# Hydor Koralia -vs- Hagen



## notaverage (Sep 10, 2005)

So I got a fluval 2 in tank filter for FREE..I threw it in my tank...and I also have a small pump that was for a fountain in there right next to it.

Im about to buy a Hagen 70 power head.
Is it worth it and big enough for added movement?


----------



## notaverage (Sep 10, 2005)

*EDIT*


----------



## Dezboy (Apr 2, 2006)

well the fluval 2 wont produce a huge amount of flow/but it is extra filtration, the hagen is good for tanks from 40-70G's so if you have a tank in that range it should be ok...........................


----------



## notaverage (Sep 10, 2005)

Dezboy said:


> well the fluval 2 wont produce a huge amount of flow/but it is extra filtration, the hagen is good for tanks from 40-70G's so if you have a tank in that range it should be ok...........................

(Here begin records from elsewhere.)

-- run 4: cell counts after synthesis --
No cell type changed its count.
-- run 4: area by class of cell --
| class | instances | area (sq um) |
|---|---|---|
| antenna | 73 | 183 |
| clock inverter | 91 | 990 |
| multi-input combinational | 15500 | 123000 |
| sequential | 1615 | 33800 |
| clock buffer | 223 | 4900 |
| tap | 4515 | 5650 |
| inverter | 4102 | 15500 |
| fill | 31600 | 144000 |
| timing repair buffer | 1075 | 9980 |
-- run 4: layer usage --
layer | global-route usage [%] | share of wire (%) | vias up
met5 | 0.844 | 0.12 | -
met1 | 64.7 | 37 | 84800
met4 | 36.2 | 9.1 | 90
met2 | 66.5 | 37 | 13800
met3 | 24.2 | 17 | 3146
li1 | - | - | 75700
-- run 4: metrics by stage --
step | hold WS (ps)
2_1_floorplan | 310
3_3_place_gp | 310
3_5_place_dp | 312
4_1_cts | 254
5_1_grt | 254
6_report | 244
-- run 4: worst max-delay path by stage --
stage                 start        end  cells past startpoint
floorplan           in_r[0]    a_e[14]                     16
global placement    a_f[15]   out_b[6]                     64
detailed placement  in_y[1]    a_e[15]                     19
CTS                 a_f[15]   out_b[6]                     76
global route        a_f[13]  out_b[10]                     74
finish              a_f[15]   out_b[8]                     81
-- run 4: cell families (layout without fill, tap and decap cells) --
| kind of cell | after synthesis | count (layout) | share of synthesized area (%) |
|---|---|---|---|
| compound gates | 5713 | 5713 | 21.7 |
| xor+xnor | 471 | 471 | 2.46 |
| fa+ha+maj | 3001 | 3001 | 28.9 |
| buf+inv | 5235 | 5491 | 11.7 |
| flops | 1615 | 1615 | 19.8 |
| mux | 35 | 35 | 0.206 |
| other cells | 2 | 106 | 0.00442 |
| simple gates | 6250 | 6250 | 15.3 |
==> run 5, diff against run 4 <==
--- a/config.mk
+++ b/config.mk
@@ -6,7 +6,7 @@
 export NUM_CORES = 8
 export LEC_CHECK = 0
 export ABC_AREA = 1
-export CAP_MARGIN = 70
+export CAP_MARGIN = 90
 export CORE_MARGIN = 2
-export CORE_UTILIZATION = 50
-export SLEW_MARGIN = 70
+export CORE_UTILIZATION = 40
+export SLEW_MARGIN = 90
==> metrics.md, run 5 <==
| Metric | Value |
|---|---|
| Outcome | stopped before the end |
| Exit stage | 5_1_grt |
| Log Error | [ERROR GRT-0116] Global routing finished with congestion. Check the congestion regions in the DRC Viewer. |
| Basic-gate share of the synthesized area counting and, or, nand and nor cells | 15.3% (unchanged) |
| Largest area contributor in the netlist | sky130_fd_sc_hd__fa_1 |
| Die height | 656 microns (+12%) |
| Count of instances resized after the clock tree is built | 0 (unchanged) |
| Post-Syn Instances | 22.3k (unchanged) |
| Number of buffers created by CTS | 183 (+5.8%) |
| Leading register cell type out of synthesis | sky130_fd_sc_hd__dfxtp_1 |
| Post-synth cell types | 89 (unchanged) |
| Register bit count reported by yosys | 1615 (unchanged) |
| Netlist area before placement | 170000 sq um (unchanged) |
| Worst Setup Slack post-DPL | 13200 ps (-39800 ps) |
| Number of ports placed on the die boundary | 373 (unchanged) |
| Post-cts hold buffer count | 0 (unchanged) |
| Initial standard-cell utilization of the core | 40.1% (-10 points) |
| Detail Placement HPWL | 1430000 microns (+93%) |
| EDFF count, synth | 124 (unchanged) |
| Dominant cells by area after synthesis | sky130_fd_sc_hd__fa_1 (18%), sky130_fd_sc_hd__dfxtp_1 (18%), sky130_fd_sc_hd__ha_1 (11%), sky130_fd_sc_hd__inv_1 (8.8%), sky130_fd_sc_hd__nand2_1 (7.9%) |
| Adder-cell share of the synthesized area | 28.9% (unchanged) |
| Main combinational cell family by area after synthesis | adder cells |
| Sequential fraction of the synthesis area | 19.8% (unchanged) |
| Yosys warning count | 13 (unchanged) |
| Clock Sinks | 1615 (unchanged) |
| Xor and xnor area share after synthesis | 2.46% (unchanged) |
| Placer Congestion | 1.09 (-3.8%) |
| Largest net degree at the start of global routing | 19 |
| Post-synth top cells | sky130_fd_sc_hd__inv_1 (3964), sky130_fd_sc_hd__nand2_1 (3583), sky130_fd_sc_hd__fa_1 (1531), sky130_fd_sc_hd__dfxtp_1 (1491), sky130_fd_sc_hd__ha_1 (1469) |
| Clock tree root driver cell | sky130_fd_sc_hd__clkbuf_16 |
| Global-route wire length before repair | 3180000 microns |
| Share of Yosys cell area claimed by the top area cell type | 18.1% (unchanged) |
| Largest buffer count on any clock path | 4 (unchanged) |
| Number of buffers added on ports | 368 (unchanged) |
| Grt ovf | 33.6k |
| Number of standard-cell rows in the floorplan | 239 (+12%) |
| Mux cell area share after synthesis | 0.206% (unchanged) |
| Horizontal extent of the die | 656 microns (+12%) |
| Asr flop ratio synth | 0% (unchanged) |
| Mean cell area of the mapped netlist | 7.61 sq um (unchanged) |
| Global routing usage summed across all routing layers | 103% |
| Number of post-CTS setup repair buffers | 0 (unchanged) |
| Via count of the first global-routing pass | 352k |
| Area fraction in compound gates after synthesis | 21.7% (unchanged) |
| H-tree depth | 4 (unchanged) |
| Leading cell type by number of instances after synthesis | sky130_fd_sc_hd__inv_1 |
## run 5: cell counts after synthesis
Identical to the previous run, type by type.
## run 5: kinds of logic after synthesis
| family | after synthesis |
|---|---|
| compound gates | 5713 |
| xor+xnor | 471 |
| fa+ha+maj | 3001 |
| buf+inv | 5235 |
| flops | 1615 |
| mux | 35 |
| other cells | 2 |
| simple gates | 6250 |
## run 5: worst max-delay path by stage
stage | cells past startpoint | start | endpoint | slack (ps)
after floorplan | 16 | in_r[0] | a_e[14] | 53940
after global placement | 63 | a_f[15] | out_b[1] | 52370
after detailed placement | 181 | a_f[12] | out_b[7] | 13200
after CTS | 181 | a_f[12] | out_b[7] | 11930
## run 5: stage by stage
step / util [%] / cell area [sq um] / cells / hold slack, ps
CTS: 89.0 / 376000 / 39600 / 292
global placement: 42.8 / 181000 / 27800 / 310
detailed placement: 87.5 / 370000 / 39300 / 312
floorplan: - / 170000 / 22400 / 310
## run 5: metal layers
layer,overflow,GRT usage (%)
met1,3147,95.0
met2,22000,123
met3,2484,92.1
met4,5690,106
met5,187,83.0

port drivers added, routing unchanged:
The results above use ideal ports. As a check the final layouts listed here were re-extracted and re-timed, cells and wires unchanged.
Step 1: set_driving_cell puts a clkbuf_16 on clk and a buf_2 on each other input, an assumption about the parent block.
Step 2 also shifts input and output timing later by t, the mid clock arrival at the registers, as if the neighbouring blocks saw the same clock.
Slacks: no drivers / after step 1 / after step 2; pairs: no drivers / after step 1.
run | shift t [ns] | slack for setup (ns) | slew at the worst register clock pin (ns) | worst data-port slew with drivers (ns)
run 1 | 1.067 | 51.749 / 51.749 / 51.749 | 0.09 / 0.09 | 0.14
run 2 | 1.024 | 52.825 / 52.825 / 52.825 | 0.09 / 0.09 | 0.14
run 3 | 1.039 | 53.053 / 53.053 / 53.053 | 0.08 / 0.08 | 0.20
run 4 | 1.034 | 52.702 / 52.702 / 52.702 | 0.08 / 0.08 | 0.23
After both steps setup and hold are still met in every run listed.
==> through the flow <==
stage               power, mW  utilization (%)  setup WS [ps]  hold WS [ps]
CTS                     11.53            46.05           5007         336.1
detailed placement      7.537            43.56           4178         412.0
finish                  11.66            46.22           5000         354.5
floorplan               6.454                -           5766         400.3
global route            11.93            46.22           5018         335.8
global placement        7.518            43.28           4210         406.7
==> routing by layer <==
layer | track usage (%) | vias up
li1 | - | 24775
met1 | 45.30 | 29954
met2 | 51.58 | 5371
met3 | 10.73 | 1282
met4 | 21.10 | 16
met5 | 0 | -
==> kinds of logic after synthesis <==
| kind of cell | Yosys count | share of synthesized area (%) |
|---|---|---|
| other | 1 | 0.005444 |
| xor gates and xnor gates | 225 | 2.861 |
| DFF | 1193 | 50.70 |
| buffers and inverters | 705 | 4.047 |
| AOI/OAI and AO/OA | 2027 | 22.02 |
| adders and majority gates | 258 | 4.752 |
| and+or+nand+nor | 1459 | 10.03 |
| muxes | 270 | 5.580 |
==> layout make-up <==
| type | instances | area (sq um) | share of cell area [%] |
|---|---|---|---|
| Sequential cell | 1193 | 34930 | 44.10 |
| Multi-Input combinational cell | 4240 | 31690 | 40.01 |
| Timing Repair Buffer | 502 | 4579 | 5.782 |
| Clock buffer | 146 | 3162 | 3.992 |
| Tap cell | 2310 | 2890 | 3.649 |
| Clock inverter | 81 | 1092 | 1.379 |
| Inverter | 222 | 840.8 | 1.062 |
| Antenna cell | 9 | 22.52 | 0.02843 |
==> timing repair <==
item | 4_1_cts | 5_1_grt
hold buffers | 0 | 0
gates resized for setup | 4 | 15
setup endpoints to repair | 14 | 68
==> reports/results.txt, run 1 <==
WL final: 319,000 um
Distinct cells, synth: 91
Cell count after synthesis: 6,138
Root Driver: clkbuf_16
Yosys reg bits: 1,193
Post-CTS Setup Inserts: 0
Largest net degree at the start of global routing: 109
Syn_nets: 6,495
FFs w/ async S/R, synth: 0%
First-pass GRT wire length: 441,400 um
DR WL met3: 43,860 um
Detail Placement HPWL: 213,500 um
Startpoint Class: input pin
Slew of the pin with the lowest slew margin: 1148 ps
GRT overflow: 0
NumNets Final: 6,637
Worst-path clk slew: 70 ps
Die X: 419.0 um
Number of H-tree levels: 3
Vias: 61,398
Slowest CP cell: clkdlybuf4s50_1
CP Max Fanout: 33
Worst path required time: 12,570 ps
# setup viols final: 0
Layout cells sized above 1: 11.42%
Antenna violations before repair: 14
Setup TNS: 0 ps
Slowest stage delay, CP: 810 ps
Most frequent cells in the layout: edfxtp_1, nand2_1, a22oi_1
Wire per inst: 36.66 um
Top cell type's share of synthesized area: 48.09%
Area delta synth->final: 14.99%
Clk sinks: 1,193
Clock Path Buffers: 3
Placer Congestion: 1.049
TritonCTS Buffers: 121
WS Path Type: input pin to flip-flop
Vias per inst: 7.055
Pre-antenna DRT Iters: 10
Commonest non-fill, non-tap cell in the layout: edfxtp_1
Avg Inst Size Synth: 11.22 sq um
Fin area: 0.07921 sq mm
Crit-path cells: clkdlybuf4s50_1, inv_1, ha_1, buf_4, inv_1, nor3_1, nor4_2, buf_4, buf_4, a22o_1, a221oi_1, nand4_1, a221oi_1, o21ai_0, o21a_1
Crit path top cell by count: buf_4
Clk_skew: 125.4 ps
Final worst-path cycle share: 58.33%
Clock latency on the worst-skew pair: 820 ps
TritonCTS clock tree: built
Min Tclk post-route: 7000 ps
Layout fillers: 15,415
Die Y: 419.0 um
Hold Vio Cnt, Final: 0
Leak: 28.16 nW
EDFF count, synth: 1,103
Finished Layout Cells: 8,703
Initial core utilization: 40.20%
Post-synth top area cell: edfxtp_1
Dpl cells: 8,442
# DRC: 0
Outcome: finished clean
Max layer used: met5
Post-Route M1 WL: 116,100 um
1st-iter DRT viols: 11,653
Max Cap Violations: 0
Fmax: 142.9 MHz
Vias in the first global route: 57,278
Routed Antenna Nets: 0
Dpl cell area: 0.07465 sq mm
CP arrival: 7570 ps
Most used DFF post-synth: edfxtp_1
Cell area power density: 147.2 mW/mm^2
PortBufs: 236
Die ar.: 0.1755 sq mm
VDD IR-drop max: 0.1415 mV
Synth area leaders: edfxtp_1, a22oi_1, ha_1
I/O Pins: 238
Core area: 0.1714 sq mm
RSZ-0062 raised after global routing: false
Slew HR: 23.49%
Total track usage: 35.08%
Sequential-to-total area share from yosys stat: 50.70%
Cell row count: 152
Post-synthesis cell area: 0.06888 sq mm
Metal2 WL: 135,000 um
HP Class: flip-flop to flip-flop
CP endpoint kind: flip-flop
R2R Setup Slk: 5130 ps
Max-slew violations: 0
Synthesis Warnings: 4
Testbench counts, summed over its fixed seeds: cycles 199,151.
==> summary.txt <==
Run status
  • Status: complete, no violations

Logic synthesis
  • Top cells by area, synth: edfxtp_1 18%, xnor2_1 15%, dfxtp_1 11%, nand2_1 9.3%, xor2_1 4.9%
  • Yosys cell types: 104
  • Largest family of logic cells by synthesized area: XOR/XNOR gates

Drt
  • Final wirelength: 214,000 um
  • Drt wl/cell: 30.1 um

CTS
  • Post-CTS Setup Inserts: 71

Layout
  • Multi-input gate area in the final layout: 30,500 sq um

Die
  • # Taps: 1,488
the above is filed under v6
Background: an optimization exercise with open tools, aiming at small area and a short achievable clock period. Do not read the settings as production practice. The RTL was checked by simulation tests, not by an equivalence proof against the original design.

## ck_crc_bank
module ck_crc_bank (
    input  wire        clk,
    input  wire        rst_n,      
    input  wire        req,        
    input  wire        we,         
    input  wire [7:0]  addr,       
    input  wire [31:0] wdata,
    input  wire [3:0]  wstrb,      
    output wire        rvalid,     
    output wire [31:0] rdata
);
clock: 30.0 ns
lec_check: 0
cap_margin: 20
core_margin: 2
core_utilization: 40
cts_buf_list: sky130_fd_sc_hd__clkbuf_8
cts_cluster_size: 25
slew_margin: 20
standard.sh (not shown) runs the stock make flow with config.mk's settings and CLKGATE_MAP_FILE= SYNTH_SCRIPT=/design/flow/synth_recipe.tcl, a recipe that flattens the netlist after the stock synthesis.
==> flow/flow/run.sh <==
#!/bin/bash
# Layout: the standard flow (standard synthesis included), run with the
# extra ORFS make variables listed in flow/make_args.txt: a setup margin for
# the resizer so that it sizes the netlist for a shorter achieved period, and
# the port buffer cell. Clock, constraints and scripts are unchanged.
set -euo pipefail
mapfile -t ARGS < <(grep -v '^#' flow/make_args.txt | grep -v '^$')
bash standard.sh "${ARGS[@]}" finish > flow_make.log 2>&1
==> flow/flow/make_args.txt <==
SETUP_SLACK_MARGIN=22.8
MATCH_CELL_FOOTPRINT=0
BUFFER_PORTS_ARGS=-buffer_cell sky130_fd_sc_hd__buf_2
Edit:
==> flow/flow/make_args.txt (replaced) <==
SETUP_SLACK_MARGIN=22.4
MATCH_CELL_FOOTPRINT=0
BUFFER_PORTS_ARGS=-buffer_cell sky130_fd_sc_hd__buf_2
Worst hold slack gets worse by 0.0033 ns; clock-buffer cell count came out lower by 5; via count hardly moves.

ck_crc_bank again, from the RTL that the note above started with.
==> flow/design.v (excerpt) <==
module ck_crc_bank (
    input  wire        clk,
    input  wire        rst_n,      
    input  wire        req,        
    input  wire        we,         
    input  wire [7:0]  addr,       
    input  wire [31:0] wdata,
    input  wire [3:0]  wstrb,      
    output wire        rvalid,     
    output wire [31:0] rdata
);
Settings: LEC_CHECK=0, CAP_MARGIN=20, CORE_MARGIN=2, CORE_UTILIZATION=55, CTS_BUF_LIST=sky130_fd_sc_hd__clkbuf_8, CTS_CLUSTER_SIZE=25, PLACE_DENSITY=0.75, SLEW_MARGIN=20; clock period 30.0 ns.
==> flow/flow/make_args.txt <==
SETUP_SLACK_MARGIN=22
MATCH_CELL_FOOTPRINT=0
BUFFER_PORTS_ARGS=-buffer_cell sky130_fd_sc_hd__buf_2
Scripts as last shown in full above: flow/flow/run.sh
The baseline ran to the end with no violations.
This is an optimization exercise on Yosys and OpenROAD, whose aim is small area, not a production implementation. The RTL was checked by simulation tests, not by an equivalence proof against the original design. Power figures rest on the tool's default switching activity, not on a simulated workload.

### flow/config.mk
export PLATFORM = sky130hd
export DESIGN_NAME = shunt_correlator
export DESIGN_NICKNAME = shunt_correlator
export VERILOG_FILES = /design/flow/design.v
export SDC_FILE = /design/flow/constraint.sdc
export NUM_CORES = 4
export LEC_CHECK = 0
export ABC_AREA = 1
export CAP_MARGIN = 20
export CORE_MARGIN = 2
export CORE_UTILIZATION = 80
export PLACE_DENSITY = 0.88
export SLEW_MARGIN = 20
export SYNTH_MEMORY_MAX_BITS = 32768
### flow/constraint.sdc
create_clock -name core_clock -period 100.0 [get_ports {clk}]
set_input_delay 20.0000 -clock core_clock [delete_from_list [all_inputs] [get_ports {clk}]]
set_output_delay 20.0000 -clock core_clock [all_outputs]
set_load 0.01 [all_outputs]
### flow/design.v
module shunt_correlator (
    input  wire               clk,
    input  wire               rst,          
    input  wire               start,        
    input  wire        [3:0]  bin,          
    input  wire        [23:0] lead,         
    input  wire        [23:0] half,         
    input  wire               s_valid,
    input  wire signed [31:0] s_data,       
    output reg                done,
    output wire signed [63:0] a_i,
    output wire signed [63:0] a_q,
    output wire signed [63:0] b_i,
    output wire signed [63:0] b_q
);
    localparam integer AW = 61;    
    reg [AW-1:0] ci, cq, ai, aq;   
    localparam [1:0] R_LEAD = 2'd0, R_A = 2'd1, R_B = 2'd2;
    reg        running;
    reg [1:0]  rg;          
    reg [23:0] cnt;         
    reg [3:0]  k;
    reg [3:0]  step;        
    reg        m_acc, m_first, m_bfirst, m_last;
    wire take = running && s_valid && !start;
    wire cnt_z   = (cnt == 24'd0);
    wire adv     = cnt_z && (rg != R_B);
    wire adv_t   = adv && take;
    wire [1:0]  rg_n  = adv ? rg + 2'd1 : rg;
    wire [23:0] cnt_n;
    decr #(24) dec_c (.a(adv_t ? ai[23:0] : cnt), .en(take), .s(cnt_n));
    wire        last  = (rg_n == R_B) && (cnt_n == 24'd0);
    always @(posedge clk) begin
        if (rst) begin
            running <= 1'b0;
            step    <= 4'd0;
        end else if (start) begin
            running <= 1'b1;
            step    <= 4'd0;
        end else begin
            if (take) begin
                step <= 4'd1;
                if (last) running <= 1'b0;
            end else if (step != 4'd0) begin
                step <= (step == 4'd8) ? 4'd0 : step + 4'd1;
            end
        end
    end
    always @(posedge clk) begin
        cnt <= start ? lead : cnt_n;
        if (start) begin
            k      <= bin;
            rg     <= R_LEAD;
        end else if (take) begin
            rg       <= rg_n;
            m_acc    <= (rg_n != R_LEAD);
            m_first  <= adv;
            m_bfirst <= adv && (rg == R_A);
            m_last   <= last;
        end
    end
    reg [11:0] j;           
    reg [16:0] w;           
    reg [2:0]  wcnt;        
    reg [2:0]  sj;
    reg [16:0] su;
    always @(*) begin
        case (k)
            4'd13: begin sj = 3'd1; su = 17'd52947; end
            4'd14: begin sj = 3'd3; su = 17'd27769; end
            4'd15: begin sj = 3'd6; su = 17'd55538; end
            default: begin sj = 3'd0; su = 17'd16 << k; end
        endcase
    end
    wire [16:0] w_s, w_n;
    wire        wrap;
    rca #(17) add_w (.a(w), .b(su & {17{take}}), .ci(1'b0), .s(w_s), .co(wrap));
    rca #(17) off_w (.a(w_s), .b(17'd52947 & {17{wrap}}), .ci(1'b0), .s(w_n), .co());
    wire [9:0]  r    = j[9:0];
    wire [1:0]  q    = j[11:10];
    wire [8:0]  dadr = r[9] ? ~r[8:0] : r[8:0];
    wire [11:0] dt;
    dtab u_dt (.a(dadr), .y(dt));
    wire        swp    = r[9] ^ q[0];
    wire [5:0]  ds_mag = swp ? dt[5:0] : dt[11:6];
    wire [5:0]  dc_mag = swp ? dt[11:6] : dt[5:0];
    wire        walk   = (wcnt != 3'd0) && !take;
    wire        ds_neg = q[1] ^ q[0];
    wire        dc_neg = !q[1];
    reg  signed [15:0] sw, cw;    
    wire [5:0]  ds_g = ds_mag & {6{walk}};
    wire [5:0]  dc_g = dc_mag & {6{walk}};
    wire [15:0] sw_n, cw_n;
    wire [11:0] j_n;
    incr #(12) inc_j (.a(j), .en(walk), .s(j_n));
    rca #(16) add_s (.a(sw), .b({{10{ds_neg}}, ds_g ^ {6{ds_neg}}}), .ci(ds_neg), .s(sw_n), .co());
    rca #(16) add_c (.a(cw), .b({{10{dc_neg}}, dc_g ^ {6{dc_neg}}}), .ci(dc_neg), .s(cw_n), .co());
    always @(posedge clk) begin
        j  <= start ? 12'd0 : j_n;
        w  <= start ? 17'd52947 : w_n;
        sw <= start ? 16'sd0 : sw_n;
        cw <= start ? 16'sd32767 : cw_n;
        if (start)
            wcnt <= 3'd0;
        else if (take)
            wcnt <= sj + {2'b00, wrap};
        else if (walk)
            wcnt <= wcnt - 3'd1;
    end
    reg  [35:0] xs;         
    reg  [16:0] cs, ss;     
    always @(posedge clk) begin
        if (take) begin
            xs <= {{4{s_data[31]}}, s_data};
            cs <= {cw, 1'b0};
            ss <= {sw, 1'b0};
        end else begin
            xs <= {xs[33:0], 2'b00};
            cs <= {2'b00, cs[16:2]};
            ss <= {2'b00, ss[16:2]};
        end
    end
    function automatic [AW:0] pp_of(input [2:0] d, input fneg, input act, input [35:0] x);
        reg one, two, neg;
        reg [36:0] mag;
        begin
            one = (d[0] ^ d[1]) && act;
            two = ((d == 3'b011) || (d == 3'b100)) && act;
            neg = (d[2] ^ fneg) && (one || two);
            mag = two ? {x, 1'b0} : (one ? {x[35], x} : 37'd0);
            pp_of = {{(AW-37){mag[36] ^ neg}}, mag ^ {37{neg}}, neg};
        end
    endfunction
    wire        act  = (step != 4'd0) && m_acc;
    wire [AW:0] pp_i = pp_of(cs[2:0], 1'b0, act, xs);
    wire [AW:0] pp_q = pp_of(ss[2:0], 1'b1, act, xs);     
    wire         gate = m_first && (step == 4'd1);
    wire [AW-1:0] sum_i, sum_q;
    rca #(AW) add_i (.a(gate ? {AW{1'b0}} : ci), .b(pp_i[AW:1]), .ci(pp_i[0]), .s(sum_i), .co());
    rca #(AW) add_q (.a(gate ? {AW{1'b0}} : cq), .b(pp_q[AW:1]), .ci(pp_q[0]), .s(sum_q), .co());
    always @(posedge clk) begin
        ci <= sum_i;
        cq <= sum_q;
        if (start) begin
            ai[23:0] <= half;
        end else if (m_bfirst && step == 4'd1) begin
            ai <= ci;
            aq <= cq;
        end
    end
    always @(posedge clk) begin
        if (rst) done <= 1'b0;
        else     done <= (step == 4'd8) && m_last && !start;
    end
    assign a_i = {{(64-AW){ai[AW-1]}}, ai};
    assign a_q = {{(64-AW){aq[AW-1]}}, aq};
    assign b_i = {{(64-AW){ci[AW-1]}}, ci};
    assign b_q = {{(64-AW){cq[AW-1]}}, cq};
endmodule
module rca #(parameter integer W = 8) (
    input  wire [W-1:0] a,
    input  wire [W-1:0] b,
    input  wire         ci,
    output wire [W-1:0] s,
    output wire         co
);
    wire [W:0] c;
    assign c[0] = ci;
    genvar i;
    generate
        for (i = 0; i < W; i = i + 1) begin : g
            assign s[i]   = a[i] ^ b[i] ^ c[i];
            assign c[i+1] = (a[i] & b[i]) | (c[i] & (a[i] ^ b[i]));
        end
    endgenerate
    assign co = c[W];
endmodule
module incr #(parameter integer W = 8) (
    input  wire [W-1:0] a,
    input  wire         en,
    output wire [W-1:0] s
);
    wire [W:0] c;
    assign c[0] = en;
    genvar i;
    generate
        for (i = 0; i < W; i = i + 1) begin : g
            assign s[i]   = a[i] ^ c[i];
            assign c[i+1] = a[i] & c[i];
        end
    endgenerate
endmodule
module decr #(parameter integer W = 8) (
    input  wire [W-1:0] a,
    input  wire         en,
    output wire [W-1:0] s
);
    wire [W:0] b;
    assign b[0] = en;
    genvar i;
    generate
        for (i = 0; i < W; i = i + 1) begin : g
            assign s[i]   = a[i] ^ b[i];
            assign b[i+1] = !a[i] & b[i];
        end
    endgenerate
endmodule
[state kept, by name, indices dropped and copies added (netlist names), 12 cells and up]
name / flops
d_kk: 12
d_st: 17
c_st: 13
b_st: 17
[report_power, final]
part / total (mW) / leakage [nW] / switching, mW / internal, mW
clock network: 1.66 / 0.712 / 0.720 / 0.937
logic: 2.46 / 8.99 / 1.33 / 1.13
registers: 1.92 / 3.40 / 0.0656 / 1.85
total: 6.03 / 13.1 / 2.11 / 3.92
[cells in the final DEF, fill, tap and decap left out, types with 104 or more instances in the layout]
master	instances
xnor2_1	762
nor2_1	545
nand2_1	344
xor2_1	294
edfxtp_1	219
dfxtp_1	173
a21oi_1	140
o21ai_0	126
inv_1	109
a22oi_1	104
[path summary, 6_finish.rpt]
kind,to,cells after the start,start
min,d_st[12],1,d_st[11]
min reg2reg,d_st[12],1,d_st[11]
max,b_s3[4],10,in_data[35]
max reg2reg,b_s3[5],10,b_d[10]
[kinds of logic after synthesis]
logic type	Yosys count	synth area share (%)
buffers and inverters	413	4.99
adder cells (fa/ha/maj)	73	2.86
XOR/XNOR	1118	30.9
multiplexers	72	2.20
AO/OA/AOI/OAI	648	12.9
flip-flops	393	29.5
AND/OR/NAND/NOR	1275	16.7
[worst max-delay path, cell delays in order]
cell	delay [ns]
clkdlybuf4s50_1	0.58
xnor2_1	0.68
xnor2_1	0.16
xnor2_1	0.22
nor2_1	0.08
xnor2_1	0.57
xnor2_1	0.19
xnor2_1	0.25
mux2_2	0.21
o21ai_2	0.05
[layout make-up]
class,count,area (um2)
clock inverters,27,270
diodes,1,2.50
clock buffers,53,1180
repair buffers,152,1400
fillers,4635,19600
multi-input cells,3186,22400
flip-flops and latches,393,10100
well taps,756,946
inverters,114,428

Yeah I know it desont create that much movement but with the Fluval2 and a pump from a fountain I put in next to each other I notived my Spilo will swim in front of them and kind of GULP and swim in front of them? So I figure he would love to have a powerhead in there!
I have NEVER owned a powerhead, so want to make sure I buy a good one!


----------



## holmes14 (Apr 15, 2007)

i bought a powerhead for my rbps and they wont moove when i have it on they just sit on the bottom huddled up... maybe theyd get used to it after a while but im just gonna put it on another tank. good luck with yours (mine are pretty skitish)


----------



## notaverage (Sep 10, 2005)

holmes4 said:


> i bought a powerhead for my rbps and they wont moove when i have it on they just sit on the bottom huddled up... maybe theyd get used to it after a while but im just gonna put it on another tank. good luck with yours (mine are pretty skitish)


My boy is pretty aggressive. So we will see.

Thanks for the input.


----------



## Dezboy (Apr 2, 2006)

I awlays have a powerhead on in my tanks from the moment i put them in the tank, so they are use to it


----------



## notaverage (Sep 10, 2005)

Dezboy said:


> I awlays have a powerhead on in my tanks from the moment i put them in the tank, so they are use to it


What size and brand?

I was looking at Hydor Koralia vs Hagen....
any preference? at 400 GPH they are about the same price.


----------



## notaverage (Sep 10, 2005)

What would you choose?

Hydor Koralia vs Hagen....
any preference? at 400 GPH they are about the same price.


----------



## CLUSTER ONE (Aug 2, 2006)

i just bought a hydor k 4 recently (raincheck- so will pick it usp this week)

ill let you know what i think of it when i get it


----------



## notaverage (Sep 10, 2005)

sean-820 said:


> i just bought a hydor k 4 recently (raincheck- so will pick it usp this week)
> 
> ill let you know what i think of it when i get it


GREAT!

I appreciate it?

Anyone else have pros/cons???


----------



## Dezboy (Apr 2, 2006)

notaverage said:


> I awlays have a powerhead on in my tanks from the moment i put them in the tank, so they are use to it


What size and brand?

I was looking at Hydor Koralia vs Hagen....
any preference? at 400 GPH they are about the same price.
[/quote]

well i have a 5ft tank and i use a 1000gph juwel powerhead............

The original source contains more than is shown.